Determine how many lines in the entries below hold "unchanged". Respond with that number only.

*** Recorded data ***

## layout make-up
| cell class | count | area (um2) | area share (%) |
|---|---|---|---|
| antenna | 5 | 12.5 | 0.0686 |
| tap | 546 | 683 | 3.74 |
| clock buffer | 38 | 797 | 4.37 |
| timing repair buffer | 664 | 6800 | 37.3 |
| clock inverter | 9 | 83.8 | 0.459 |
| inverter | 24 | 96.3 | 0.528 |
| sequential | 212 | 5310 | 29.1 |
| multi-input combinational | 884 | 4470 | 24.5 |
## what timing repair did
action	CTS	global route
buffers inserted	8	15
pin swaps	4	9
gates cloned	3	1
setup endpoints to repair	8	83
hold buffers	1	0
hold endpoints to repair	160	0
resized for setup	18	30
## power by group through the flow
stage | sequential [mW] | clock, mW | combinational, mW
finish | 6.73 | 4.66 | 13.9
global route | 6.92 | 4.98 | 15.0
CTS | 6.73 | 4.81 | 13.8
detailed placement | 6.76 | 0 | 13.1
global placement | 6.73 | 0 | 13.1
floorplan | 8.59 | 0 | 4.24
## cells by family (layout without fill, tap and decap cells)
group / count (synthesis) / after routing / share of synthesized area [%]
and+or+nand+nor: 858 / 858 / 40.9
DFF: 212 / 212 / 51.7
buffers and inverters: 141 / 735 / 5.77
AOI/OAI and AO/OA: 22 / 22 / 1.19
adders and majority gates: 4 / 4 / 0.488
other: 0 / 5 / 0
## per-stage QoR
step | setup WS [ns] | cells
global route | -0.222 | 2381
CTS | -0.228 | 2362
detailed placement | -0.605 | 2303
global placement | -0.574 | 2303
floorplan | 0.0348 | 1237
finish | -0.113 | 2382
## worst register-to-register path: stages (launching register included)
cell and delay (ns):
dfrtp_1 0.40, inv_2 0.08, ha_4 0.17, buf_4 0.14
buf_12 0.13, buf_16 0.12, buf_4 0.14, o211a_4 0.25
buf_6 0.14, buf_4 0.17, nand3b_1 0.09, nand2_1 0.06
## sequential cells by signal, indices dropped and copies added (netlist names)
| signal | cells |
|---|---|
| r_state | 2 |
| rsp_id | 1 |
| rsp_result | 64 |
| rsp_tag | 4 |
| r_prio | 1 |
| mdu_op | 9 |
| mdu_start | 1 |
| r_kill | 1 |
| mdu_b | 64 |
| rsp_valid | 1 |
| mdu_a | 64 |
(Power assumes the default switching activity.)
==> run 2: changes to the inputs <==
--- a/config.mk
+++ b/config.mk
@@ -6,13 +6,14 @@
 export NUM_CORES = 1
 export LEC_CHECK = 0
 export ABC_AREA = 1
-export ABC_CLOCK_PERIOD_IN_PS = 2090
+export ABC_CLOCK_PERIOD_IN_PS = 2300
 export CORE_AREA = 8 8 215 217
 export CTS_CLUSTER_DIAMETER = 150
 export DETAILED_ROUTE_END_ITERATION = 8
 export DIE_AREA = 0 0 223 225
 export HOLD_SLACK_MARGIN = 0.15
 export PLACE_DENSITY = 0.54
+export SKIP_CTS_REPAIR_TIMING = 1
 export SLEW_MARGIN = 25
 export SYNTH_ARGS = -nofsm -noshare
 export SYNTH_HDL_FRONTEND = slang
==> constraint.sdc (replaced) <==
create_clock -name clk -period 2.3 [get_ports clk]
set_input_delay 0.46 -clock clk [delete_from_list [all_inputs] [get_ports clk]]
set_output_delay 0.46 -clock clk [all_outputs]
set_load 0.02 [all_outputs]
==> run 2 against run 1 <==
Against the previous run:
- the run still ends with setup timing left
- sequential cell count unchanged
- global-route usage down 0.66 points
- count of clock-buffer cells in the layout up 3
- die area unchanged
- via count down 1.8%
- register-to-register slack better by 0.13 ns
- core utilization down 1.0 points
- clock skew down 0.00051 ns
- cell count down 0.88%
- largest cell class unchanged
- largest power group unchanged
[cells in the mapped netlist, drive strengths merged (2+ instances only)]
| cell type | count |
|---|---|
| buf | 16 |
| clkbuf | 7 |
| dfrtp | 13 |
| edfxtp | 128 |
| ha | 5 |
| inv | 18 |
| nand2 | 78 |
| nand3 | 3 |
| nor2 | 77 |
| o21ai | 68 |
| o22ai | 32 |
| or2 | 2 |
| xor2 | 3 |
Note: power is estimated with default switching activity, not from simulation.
--- config.mk ---
export PLATFORM = sky130hd
export DESIGN_NAME = prbs9_bert_ctrl
export DESIGN_NICKNAME = d
export VERILOG_FILES = /design/src/rtl/prbs_pkg.sv /design/src/rtl/prbs9_sync_checker.sv /design/src/rtl/prbs9_bert_ctrl.sv
export SDC_FILE = /design/constraint.sdc
export NUM_CORES = 1
export LEC_CHECK = 0
export ABC_AREA = 1
export BUFFER_PORTS_ARGS = -buffer_cell sky130_fd_sc_hd__clkbuf_2
export CAP_MARGIN = 10
export CORE_MARGIN = 3
export CORE_UTILIZATION = 43
export CTS_CLUSTER_SIZE = 28
export DETAILED_ROUTE_END_ITERATION = 8
export GPL_TIMING_DRIVEN = 0
export PLACE_DENSITY = 0.72
export SLEW_MARGIN = 20
export SYNTH_ARGS = -nofsm -noshare
export SYNTH_HDL_FRONTEND = slang
export SYNTH_SLANG_ARGS = --single-unit
--- constraint.sdc ---
create_clock -name clk -period 2 [get_ports clk]
set_input_delay 0.2 -clock clk [delete_from_list [all_inputs] [get_ports clk]]
set_output_delay 0.2 -clock clk [all_outputs]
set_load 0.005 [all_outputs]
--- src/rtl/prbs_pkg.sv ---
// Shared PRBS9 definitions: polynomial constants, BERT FSM state type, predictor helper.
// Latency: n/a (package only).
// Backpressure: n/a (package only).
package prbs_pkg;

  // x^9 + x^5 + 1 on a 9-bit register; new bit enters bit 0.
  localparam int PRBS9_LEN   = 9;
  localparam int PRBS9_TAP_A = 8;
  localparam int PRBS9_TAP_B = 4;

  typedef enum logic [1:0] {
    IDLE    = 2'd0,
    SYNC    = 2'd1,
    MEASURE = 2'd2,
    DONE    = 2'd3
  } bert_state_t;

  // Next PRBS9 bit implied by the current register contents.
  function automatic logic prbs9_predict(input logic [PRBS9_LEN-1:0] s);
    return s[PRBS9_TAP_A] ^ s[PRBS9_TAP_B];
  endfunction

endpackage

--- src/rtl/prbs9_sync_checker.sv ---
// PRBS9 reference register with fill/match tracking; flags lock and per-bit mismatch.
// Latency: mismatch is combinational on the current bit; lock_hit reflects registered match count.
// Backpressure: none; state advances only on shift_en, otherwise frozen.
module prbs9_sync_checker
  import prbs_pkg::*;
#(
  parameter int SYNC_LEN = 32
) (
  input  logic clk,
  input  logic rst,
  input  logic clr,
  input  logic shift_en,
  input  logic free_run,
  input  logic rx_bit,
  output logic mismatch,
  output logic lock_hit
);

  localparam int MATCH_W = $clog2(SYNC_LEN + 1);
  localparam int FILL_W  = $clog2(PRBS9_LEN + 1);

  logic [PRBS9_LEN-1:0] s;
  logic [FILL_W-1:0]    fill;
  logic [MATCH_W-1:0]   match_cnt;
  logic                 pred;
  logic                 filled;
  logic                 s_zero;

  assign pred     = prbs9_predict(s);
  assign filled   = (fill == FILL_W'(PRBS9_LEN));
  assign s_zero   = (s == '0);
  assign mismatch = rx_bit ^ pred;
  assign lock_hit = (match_cnt == MATCH_W'(SYNC_LEN));

  // Shift the reference and track consecutive correct predictions. In free-run
  // the register feeds itself so a channel error cannot corrupt the reference.
  always_ff @(posedge clk) begin
    if (!rst || clr) begin
      s         <= '0;
      fill      <= '0;
      match_cnt <= '0;
    end else if (shift_en) begin
      s <= {s[PRBS9_LEN-2:0], (free_run ? pred : rx_bit)};
      if (!free_run) begin
        if (!filled) begin
          fill <= fill + 1'b1;
        end else if (!mismatch && !s_zero) begin
          // All-zero register predicts zeros forever; never let it build lock.
          if (!lock_hit) begin
            match_cnt <= match_cnt + 1'b1;
          end
        end else begin
          match_cnt <= '0;
        end
      end
    end
  end

endmodule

*** End of Recorded data ***

*Final answer:*
4